In Montmartre, a man is caught in the act of passing through a stone wall.

Jean-Bernard Métais, Le Passe-Muraille (2006), Rue Norvins (16e)

This unsettling sculpture is based on “Le Passe-Muraille,” a 1943 short story by Marcel Aymé. The main character, M. Dutilleul, is a Walter Mitty type, a bland and old-fashioned middle-aged creature of habit. Suddenly and accidentally endowed with the magical ability to pass through walls, he secretly embarks on a series of escapades such as burglaries, while still holding his day job as a low-level bureaucrat oppressed by his boss.

In the end, he accidentally ingests medication that extinguishes his superpowers at a most inopportune time: exactly at the moment he’s passing through a garden wall, returning home from a passionate tryst with a married woman.
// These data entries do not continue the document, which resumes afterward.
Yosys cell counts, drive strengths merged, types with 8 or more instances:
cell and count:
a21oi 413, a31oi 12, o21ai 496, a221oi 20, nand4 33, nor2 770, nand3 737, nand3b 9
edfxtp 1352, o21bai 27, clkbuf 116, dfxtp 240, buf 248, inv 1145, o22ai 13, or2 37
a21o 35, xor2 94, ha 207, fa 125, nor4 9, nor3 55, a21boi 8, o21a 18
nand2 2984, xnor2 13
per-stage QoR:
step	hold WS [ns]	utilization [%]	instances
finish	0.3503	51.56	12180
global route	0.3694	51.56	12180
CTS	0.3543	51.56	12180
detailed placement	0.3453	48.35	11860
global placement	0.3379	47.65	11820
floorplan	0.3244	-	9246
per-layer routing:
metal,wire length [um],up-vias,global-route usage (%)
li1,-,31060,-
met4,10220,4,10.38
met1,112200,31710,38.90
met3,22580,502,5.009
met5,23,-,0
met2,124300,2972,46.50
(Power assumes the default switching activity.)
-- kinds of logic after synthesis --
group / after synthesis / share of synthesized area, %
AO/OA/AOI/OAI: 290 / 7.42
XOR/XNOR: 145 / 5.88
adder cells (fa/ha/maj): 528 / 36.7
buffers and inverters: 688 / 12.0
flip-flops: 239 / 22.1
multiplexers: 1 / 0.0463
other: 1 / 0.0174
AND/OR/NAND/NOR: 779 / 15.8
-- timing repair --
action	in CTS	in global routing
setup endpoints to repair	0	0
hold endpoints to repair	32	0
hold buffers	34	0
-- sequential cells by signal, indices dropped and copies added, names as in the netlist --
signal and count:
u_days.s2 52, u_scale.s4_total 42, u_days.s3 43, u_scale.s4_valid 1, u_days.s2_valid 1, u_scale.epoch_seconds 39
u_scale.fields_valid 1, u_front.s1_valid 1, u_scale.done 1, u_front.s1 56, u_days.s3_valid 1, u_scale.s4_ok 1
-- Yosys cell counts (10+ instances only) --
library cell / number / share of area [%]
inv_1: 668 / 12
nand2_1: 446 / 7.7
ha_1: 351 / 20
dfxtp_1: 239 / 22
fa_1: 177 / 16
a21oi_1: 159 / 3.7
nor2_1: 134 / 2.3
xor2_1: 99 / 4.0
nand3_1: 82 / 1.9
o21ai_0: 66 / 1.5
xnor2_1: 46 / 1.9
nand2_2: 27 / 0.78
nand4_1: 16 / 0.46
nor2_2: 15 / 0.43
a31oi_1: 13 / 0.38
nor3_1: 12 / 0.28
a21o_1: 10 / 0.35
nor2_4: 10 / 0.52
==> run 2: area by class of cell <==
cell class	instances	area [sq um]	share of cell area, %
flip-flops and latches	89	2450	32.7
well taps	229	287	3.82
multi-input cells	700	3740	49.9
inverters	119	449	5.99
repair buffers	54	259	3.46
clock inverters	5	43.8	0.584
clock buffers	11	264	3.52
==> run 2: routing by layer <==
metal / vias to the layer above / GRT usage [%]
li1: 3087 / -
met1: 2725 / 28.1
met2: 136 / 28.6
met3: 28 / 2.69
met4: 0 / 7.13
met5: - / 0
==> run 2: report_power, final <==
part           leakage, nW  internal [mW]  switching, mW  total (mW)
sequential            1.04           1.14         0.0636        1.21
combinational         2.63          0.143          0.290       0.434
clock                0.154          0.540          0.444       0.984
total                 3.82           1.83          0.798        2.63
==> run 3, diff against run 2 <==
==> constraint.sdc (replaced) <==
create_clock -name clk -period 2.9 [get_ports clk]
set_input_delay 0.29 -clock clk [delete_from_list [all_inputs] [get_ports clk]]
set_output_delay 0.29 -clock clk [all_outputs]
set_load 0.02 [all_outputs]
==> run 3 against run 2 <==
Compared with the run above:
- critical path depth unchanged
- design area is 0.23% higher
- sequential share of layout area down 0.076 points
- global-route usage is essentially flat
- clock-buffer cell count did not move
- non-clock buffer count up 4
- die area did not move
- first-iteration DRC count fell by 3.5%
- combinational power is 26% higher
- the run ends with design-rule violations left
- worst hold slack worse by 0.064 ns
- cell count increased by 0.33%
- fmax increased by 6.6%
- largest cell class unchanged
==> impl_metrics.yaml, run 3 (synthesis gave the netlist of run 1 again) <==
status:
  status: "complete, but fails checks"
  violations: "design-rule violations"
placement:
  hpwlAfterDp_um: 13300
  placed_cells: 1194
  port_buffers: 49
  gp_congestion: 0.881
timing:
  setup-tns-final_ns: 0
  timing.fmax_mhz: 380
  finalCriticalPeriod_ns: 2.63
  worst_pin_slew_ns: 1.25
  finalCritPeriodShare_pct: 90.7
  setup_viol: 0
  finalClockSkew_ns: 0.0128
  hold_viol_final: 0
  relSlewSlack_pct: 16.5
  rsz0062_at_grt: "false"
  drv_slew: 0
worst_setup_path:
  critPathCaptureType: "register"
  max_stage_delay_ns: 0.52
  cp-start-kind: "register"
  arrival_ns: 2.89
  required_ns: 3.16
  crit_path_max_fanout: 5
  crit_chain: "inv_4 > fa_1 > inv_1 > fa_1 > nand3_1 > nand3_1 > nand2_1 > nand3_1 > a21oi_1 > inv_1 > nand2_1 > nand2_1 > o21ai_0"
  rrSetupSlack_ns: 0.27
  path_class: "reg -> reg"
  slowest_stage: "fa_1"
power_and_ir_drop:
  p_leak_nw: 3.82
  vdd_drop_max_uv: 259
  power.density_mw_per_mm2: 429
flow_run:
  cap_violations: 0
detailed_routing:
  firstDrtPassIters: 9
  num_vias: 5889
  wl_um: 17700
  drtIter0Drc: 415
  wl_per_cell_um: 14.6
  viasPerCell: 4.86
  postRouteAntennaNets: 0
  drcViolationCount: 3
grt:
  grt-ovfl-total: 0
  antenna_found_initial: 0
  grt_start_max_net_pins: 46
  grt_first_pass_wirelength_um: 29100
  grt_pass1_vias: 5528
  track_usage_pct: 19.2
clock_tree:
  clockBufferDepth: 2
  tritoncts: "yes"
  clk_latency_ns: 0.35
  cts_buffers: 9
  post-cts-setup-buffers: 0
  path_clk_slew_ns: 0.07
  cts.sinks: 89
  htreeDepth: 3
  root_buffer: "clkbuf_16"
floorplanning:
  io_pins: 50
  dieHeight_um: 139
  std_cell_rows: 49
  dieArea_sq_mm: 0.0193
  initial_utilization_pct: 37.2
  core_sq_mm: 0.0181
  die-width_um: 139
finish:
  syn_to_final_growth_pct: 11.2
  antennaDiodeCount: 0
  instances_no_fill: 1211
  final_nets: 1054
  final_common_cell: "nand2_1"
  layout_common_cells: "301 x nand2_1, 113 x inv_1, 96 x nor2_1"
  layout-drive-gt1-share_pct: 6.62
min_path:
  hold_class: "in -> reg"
The sculptor portrays Dutilleul as stuck, mid-stride, unable to escape the wall that forever after holds him prisoner.

The story imagines freedom, not only from confining walls but also from oppressive bosses and prison wardens. Written during the Nazi Occupation of Paris, such a fantasy — even though it ends badly for the protagonist — must have inspired in French readers a vision of liberation.

Lunar Bird Square

Communing with the moonbird . . .

Joan Miró, L’Oiseau Lunaire (1966), Rue Blomet (15e)

I can’t imagine a better playground for children than this little park that culminates in the large totemic Lunar Bird by Joan Miró. The rounded bronze solidity of the bird may have rendered it flightless, yet it practically levitates. Its head tilts skyward, and its little protuberances — wings, horns, beak — reach into the air on high alert.

Vestigial wings suit this monumental hummingbird.

The children seem to be inspired.

The Centaur

Garden tools jut out behind The Centaur, who seems to be created entirely from scrap metal.

Yet the mythical beast also radiates dignity and poise.

César Baldaccini, Le centaur (1985), Place Michel Debré (6e)

More about this distinguished centaur in my upcoming post on the Cimetière du Montparnasse.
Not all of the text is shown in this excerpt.